*Problem to solve:*
In the entries below, find the line with "an output port's" and the line with "# each step's log under orfs/logs.". Return those two lines and all lines between them, exactly.

##### Records for the task #####

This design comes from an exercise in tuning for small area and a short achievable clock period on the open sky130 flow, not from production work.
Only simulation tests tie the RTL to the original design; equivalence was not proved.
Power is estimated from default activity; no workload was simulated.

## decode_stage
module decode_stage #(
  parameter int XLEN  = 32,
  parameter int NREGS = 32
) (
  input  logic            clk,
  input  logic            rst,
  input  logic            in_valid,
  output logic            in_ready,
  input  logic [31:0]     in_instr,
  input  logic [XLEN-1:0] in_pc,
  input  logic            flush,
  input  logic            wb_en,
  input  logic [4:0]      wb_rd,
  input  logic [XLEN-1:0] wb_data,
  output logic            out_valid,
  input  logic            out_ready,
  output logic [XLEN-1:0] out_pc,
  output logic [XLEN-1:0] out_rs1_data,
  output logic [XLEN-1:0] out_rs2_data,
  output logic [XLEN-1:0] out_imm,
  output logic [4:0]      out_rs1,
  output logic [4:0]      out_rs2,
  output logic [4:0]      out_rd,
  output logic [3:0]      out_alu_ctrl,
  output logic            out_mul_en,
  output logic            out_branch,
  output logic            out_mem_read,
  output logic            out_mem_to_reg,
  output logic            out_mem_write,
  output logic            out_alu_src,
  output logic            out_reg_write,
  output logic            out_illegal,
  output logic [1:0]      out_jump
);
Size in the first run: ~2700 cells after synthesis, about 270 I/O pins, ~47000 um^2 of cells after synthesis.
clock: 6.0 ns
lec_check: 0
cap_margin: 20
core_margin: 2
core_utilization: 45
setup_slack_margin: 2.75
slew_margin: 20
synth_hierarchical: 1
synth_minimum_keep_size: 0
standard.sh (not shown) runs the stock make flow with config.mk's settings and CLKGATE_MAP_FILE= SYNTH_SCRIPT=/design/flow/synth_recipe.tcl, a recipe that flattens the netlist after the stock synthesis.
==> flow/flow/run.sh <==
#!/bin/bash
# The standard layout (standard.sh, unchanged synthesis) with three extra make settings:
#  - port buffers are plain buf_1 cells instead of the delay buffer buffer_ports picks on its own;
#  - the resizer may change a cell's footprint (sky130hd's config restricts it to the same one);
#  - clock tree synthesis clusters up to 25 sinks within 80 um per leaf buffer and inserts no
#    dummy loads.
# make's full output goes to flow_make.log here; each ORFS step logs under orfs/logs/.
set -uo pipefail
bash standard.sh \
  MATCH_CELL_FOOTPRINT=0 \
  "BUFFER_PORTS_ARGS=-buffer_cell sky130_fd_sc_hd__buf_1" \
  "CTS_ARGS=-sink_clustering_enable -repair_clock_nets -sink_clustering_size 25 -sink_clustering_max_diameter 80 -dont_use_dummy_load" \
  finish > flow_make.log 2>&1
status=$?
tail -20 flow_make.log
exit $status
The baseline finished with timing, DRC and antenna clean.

#####
##### Records for the task #####

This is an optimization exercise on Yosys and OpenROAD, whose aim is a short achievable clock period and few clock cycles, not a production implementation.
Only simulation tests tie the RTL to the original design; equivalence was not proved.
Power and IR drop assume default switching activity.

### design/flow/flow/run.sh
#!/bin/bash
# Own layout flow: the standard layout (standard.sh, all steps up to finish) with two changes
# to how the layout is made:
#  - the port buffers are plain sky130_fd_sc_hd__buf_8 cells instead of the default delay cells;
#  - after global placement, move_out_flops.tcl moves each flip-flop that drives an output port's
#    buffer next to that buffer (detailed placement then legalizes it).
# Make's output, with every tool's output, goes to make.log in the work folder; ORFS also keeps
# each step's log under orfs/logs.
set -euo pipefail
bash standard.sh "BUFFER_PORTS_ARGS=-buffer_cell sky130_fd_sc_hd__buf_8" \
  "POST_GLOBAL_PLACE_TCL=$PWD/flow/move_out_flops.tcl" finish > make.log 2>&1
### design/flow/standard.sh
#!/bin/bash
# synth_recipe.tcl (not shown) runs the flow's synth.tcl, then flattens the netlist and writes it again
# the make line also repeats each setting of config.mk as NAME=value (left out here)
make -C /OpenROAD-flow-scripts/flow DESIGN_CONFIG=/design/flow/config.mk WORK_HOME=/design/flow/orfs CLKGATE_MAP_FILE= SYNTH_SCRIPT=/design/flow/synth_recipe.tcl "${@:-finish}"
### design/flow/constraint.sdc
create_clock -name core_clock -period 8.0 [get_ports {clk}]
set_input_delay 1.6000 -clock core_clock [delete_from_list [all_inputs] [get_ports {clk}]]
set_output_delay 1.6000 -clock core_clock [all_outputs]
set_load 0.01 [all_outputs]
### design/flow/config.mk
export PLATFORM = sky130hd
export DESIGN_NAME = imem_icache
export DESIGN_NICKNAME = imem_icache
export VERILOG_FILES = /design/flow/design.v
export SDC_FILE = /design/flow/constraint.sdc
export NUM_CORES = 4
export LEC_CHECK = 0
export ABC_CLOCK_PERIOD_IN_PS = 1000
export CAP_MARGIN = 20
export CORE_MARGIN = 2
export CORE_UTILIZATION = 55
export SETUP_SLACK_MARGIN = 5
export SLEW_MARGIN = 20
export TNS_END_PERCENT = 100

#####
##### Records for the task #####

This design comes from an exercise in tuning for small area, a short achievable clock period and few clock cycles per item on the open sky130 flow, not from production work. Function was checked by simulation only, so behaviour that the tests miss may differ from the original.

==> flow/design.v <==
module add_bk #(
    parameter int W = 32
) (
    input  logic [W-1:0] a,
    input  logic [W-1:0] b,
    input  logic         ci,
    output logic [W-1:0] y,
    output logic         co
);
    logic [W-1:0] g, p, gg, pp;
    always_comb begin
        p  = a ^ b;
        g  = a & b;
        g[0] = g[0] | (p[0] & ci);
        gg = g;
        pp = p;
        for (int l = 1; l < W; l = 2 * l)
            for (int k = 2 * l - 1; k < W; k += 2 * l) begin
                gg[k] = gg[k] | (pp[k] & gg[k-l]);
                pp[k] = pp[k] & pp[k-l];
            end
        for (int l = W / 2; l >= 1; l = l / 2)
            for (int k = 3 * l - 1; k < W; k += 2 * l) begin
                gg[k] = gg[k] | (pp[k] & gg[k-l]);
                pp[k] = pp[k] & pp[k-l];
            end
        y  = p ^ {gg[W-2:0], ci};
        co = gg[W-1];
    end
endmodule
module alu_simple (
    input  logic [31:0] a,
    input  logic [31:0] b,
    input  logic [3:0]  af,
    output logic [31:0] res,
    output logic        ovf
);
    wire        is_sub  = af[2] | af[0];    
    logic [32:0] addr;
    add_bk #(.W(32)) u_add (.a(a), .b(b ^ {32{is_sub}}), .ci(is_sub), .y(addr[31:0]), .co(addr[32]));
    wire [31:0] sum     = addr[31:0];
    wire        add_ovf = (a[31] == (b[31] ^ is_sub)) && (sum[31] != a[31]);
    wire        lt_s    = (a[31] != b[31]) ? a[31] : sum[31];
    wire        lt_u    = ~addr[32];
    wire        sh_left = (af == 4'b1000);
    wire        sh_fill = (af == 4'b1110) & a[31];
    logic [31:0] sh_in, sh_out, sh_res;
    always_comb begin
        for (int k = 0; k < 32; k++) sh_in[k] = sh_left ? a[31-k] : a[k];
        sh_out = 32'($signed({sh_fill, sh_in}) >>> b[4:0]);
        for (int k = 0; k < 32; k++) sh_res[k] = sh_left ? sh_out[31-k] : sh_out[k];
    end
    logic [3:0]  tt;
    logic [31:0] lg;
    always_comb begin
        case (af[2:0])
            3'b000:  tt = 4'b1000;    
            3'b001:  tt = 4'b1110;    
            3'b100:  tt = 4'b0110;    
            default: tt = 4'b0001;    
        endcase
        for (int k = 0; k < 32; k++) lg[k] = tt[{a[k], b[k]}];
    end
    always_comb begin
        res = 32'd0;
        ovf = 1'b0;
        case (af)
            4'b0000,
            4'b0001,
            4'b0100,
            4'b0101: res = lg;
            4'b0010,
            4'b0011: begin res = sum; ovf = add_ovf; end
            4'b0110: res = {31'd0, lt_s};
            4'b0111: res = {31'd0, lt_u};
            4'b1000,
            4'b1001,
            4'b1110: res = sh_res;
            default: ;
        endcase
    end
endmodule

#####

*Solution for this problem:*
#  - after global placement, move_out_flops.tcl moves each flip-flop that drives an output port's
#    buffer next to that buffer (detailed placement then legalizes it).
# Make's output, with every tool's output, goes to make.log in the work folder; ORFS also keeps
# each step's log under orfs/logs.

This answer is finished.